People of diverse backgrounds are walking on the sidewalks, some in a hurry, others leisurely strolling, capturing the essence of urban life. Among them, a street musician is playing a violin, adding a melodious soundtrack to the urban hustle. Street vendors line the sidewalks, selling everything from hot food to handmade crafts. The architecture is a mix of modern skyscrapers and historic buildings, illustrating the city's dynamic growth and rich history.

Neon signs flicker, inviting passersby into cozy cafes and bustling shops. This detailed urban scene is alive with the rhythm of city life, embodying the harmony of chaos and order that defines a metropolis at twilight.

GPT-4确实能很好的捕捉和还原提示词中细节，内容非常丰富。

不过似乎为了追求细节的丰富，让画面整体觉得有点不自然，像是专门「摆拍」出来的，而且卡通风格有点过于浓重了。

Bard的画面整体上要自然很多，没有为了故意反应提示词中的细节而画很多的人物。

而且画面构图也比较多样，美术风格也和画面内容搭配的很好。

而这种风格还得看Midjourney，细节饱满，美术风格多样，画面自然，甚至画面中所有人物的穿衣指数都很一致，在审美和准确度上达到了最好的平衡效果。

再来一组复杂提示词：

Create an image of Envision an ancient library, hidden away from the modern world, filled with towering shelves of old books and scrolls, casting long shadows in the dim candlelight.

The air is thick with the scent of aged paper and the whisper of knowledge passed through centuries.
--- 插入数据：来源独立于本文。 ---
[config.mk]
export PLATFORM = sky130hd
export DESIGN_NAME = blkcopy_engine
export DESIGN_NICKNAME = d
export VERILOG_FILES = /design/src/rtl/bcp_pkg.sv /design/src/rtl/bcp_ucode_rom.sv /design/src/rtl/bcp_regfile.sv /design/src/rtl/blkcopy_engine.sv
export SDC_FILE = /design/constraint.sdc
export NUM_CORES = 2
export LEC_CHECK = 0
export CORE_ASPECT_RATIO = 0.7
export CORE_MARGIN = 4
export CORE_UTILIZATION = 50
export DETAILED_ROUTE_END_ITERATION = 8
export DONT_BUFFER_PORTS = 1
export SYNTH_ARGS = -nofsm -noshare
export SYNTH_HDL_FRONTEND = slang
export SYNTH_SLANG_ARGS = --single-unit
[constraint.sdc]
create_clock -name clk -period 6.9 [get_ports clk]
set_clock_uncertainty 0.05 [all_clocks]
set_input_delay 1.38 -clock clk [delete_from_list [all_inputs] [get_ports clk]]
set_output_delay 1.38 -clock clk [all_outputs]
set_load 0.005 [all_outputs]
[src/rtl/bcp_pkg.sv]
package bcp_pkg;
  localparam int UPC_W = 4;

  typedef enum logic [1:0] {SEL_RS, SEL_RD, SEL_RT, SEL_TMP} reg_sel_e;
  typedef enum logic [1:0] {WB_NONE, WB_ALU, WB_MDR} wb_e;
  typedef enum logic [2:0] {SQ_NEXT, SQ_JMP, SQ_BZ, SQ_BNZ, SQ_WAIT} seq_e;
  typedef enum logic {ALU_ADD, ALU_SUB} alu_e;

  typedef struct packed {
    alu_e             op;
    reg_sel_e         src1;
    logic [4:0]       imm;
    logic             ld_alu;
    wb_e              wb;
    reg_sel_e         dst;
    logic             mrd;
    logic             mwr;
    logic             ld_mdr;
    logic             fin;
    seq_e             seq;
    logic [UPC_W-1:0] tgt;
  } uword_t;

  localparam logic [UPC_W-1:0] U_IDLE = 4'd0;
  localparam logic [UPC_W-1:0] U_CNT  = 4'd1;
  localparam logic [UPC_W-1:0] U_CHK  = 4'd2;
  localparam logic [UPC_W-1:0] U_RD   = 4'd3;
  localparam logic [UPC_W-1:0] U_CAP  = 4'd4;
  localparam logic [UPC_W-1:0] U_SAV  = 4'd5;
  localparam logic [UPC_W-1:0] U_WR   = 4'd6;
  localparam logic [UPC_W-1:0] U_US   = 4'd7;
  localparam logic [UPC_W-1:0] U_UD   = 4'd8;
  localparam logic [UPC_W-1:0] U_UC   = 4'd9;
  localparam logic [UPC_W-1:0] U_DONE = 4'd10;
endpackage

[src/rtl/bcp_ucode_rom.sv]
module bcp_ucode_rom
  import bcp_pkg::*;
(
  input  logic [UPC_W-1:0] upc,
  output uword_t           uw
);
  function automatic uword_t mk(alu_e op, reg_sel_e s1, logic [4:0] imm, logic ld,
                                wb_e wb, reg_sel_e dst, logic mrd, logic mwr,
                                logic ldm, logic fin, seq_e sq, logic [UPC_W-1:0] tgt);
    uword_t w;
    w.op = op; w.src1 = s1; w.imm = imm; w.ld_alu = ld;
    w.wb = wb; w.dst = dst; w.mrd = mrd; w.mwr = mwr;
    w.ld_mdr = ldm; w.fin = fin; w.seq = sq; w.tgt = tgt;
    return w;
  endfunction

  always_comb begin
    unique case (upc)
      // wait for start
      U_IDLE: uw = mk(ALU_ADD, SEL_RS, 5'd0, 1'b0, WB_NONE, SEL_TMP, 1'b0, 1'b0, 1'b0, 1'b0, SQ_WAIT, U_IDLE);
      // ALUOut <= count
      U_CNT:  uw = mk(ALU_ADD, SEL_RT, 5'd0, 1'b1, WB_NONE, SEL_TMP, 1'b0, 1'b0, 1'b0, 1'b0, SQ_NEXT, U_IDLE);
      // zero count exits; else ALUOut <= source pointer
      U_CHK:  uw = mk(ALU_ADD, SEL_RS, 5'd0, 1'b1, WB_NONE, SEL_TMP, 1'b0, 1'b0, 1'b0, 1'b0, SQ_BZ,   U_DONE);
      // issue read at ALUOut
      U_RD:   uw = mk(ALU_ADD, SEL_RS, 5'd0, 1'b0, WB_NONE, SEL_TMP, 1'b1, 1'b0, 1'b0, 1'b0, SQ_NEXT, U_IDLE);
      // MDR <= read data, ALUOut <= destination pointer
      U_CAP:  uw = mk(ALU_ADD, SEL_RD, 5'd0, 1'b1, WB_NONE, SEL_TMP, 1'b0, 1'b0, 1'b1, 1'b0, SQ_NEXT, U_IDLE);
      // scratch <= MDR
      U_SAV:  uw = mk(ALU_ADD, SEL_RS, 5'd0, 1'b0, WB_MDR,  SEL_TMP, 1'b0, 1'b0, 1'b0, 1'b0, SQ_NEXT, U_IDLE);
      // mem[ALUOut] <= scratch, ALUOut <= src + 4
      U_WR:   uw = mk(ALU_ADD, SEL_RS, 5'd4, 1'b1, WB_NONE, SEL_TMP, 1'b0, 1'b1, 1'b0, 1'b0, SQ_NEXT, U_IDLE);
      // src <= ALUOut, ALUOut <= dst + 4
      U_US:   uw = mk(ALU_ADD, SEL_RD, 5'd4, 1'b1, WB_ALU,  SEL_RS,  1'b0, 1'b0, 1'b0, 1'b0, SQ_NEXT, U_IDLE);
      // dst <= ALUOut, ALUOut <= count - 1
      U_UD:   uw = mk(ALU_SUB, SEL_RT, 5'd1, 1'b1, WB_ALU,  SEL_RD,  1'b0, 1'b0, 1'b0, 1'b0, SQ_NEXT, U_IDLE);
      // count <= ALUOut, ALUOut <= src; loop while old ALUOut nonzero
      U_UC:   uw = mk(ALU_ADD, SEL_RS, 5'd0, 1'b1, WB_ALU,  SEL_RT,  1'b0, 1'b0, 1'b0, 1'b0, SQ_BNZ,  U_RD);
      // completion pulse
      U_DONE: uw = mk(ALU_ADD, SEL_RS, 5'd0, 1'b0, WB_NONE, SEL_TMP, 1'b0, 1'b0, 1'b0, 1'b1, SQ_JMP,  U_IDLE);
      default: uw = mk(ALU_ADD, SEL_RS, 5'd0, 1'b0, WB_NONE, SEL_TMP, 1'b0, 1'b0, 1'b0, 1'b0, SQ_JMP, U_IDLE);
    endcase
  end
endmodule

[src/rtl/bcp_regfile.sv]
module bcp_regfile #(
  parameter int NREG = 32,
  parameter int DW   = 32,
  localparam int IW  = $clog2(NREG)
) (
  input  logic          clk,
  input  logic          rst_n,
  input  logic          we,
  input  logic [IW-1:0] waddr,
  input  logic [DW-1:0] wdata,
  input  logic [IW-1:0] ra_a,
  output logic [DW-1:0] rd_a,
  input  logic [IW-1:0] ra_b,
  output logic [DW-1:0] rd_b,
  input  logic [IW-1:0] ra_c,
  output logic [DW-1:0] rd_c
);
  logic [DW-1:0] regs [NREG];

  always_ff @(posedge clk) begin
    if (!rst_n) begin
      for (int i = 0; i < NREG; i++) regs[i] <= '0;
    end else if (we) begin
      regs[waddr] <= wdata;
    end
  end

  assign rd_a = regs[ra_a];
  assign rd_b = regs[ra_b];
  assign rd_c = regs[ra_c];
endmodule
In the center, a large wooden table is strewn with open tomes and ancient artifacts, under the soft glow of a hanging lantern.

A solitary scholar, cloaked in a robe, pores over an ancient manuscript, using a quill to take notes. Around him, the walls are adorned with maps of forgotten worlds and portraits of scholars past.

The atmosphere is one of solemnity and reverence for the pursuit of wisdom. This scene captures a moment frozen in time, a sanctuary of learning untouched by the passage of ages.

GPT-4依然是画面细节最为丰富的模型，再次体现出了OpenAI对于语言的把握能力特别强。但缺点就是从画面始终有点不是很自然，为了追求细节始终让人感觉有些「摆画」的感觉。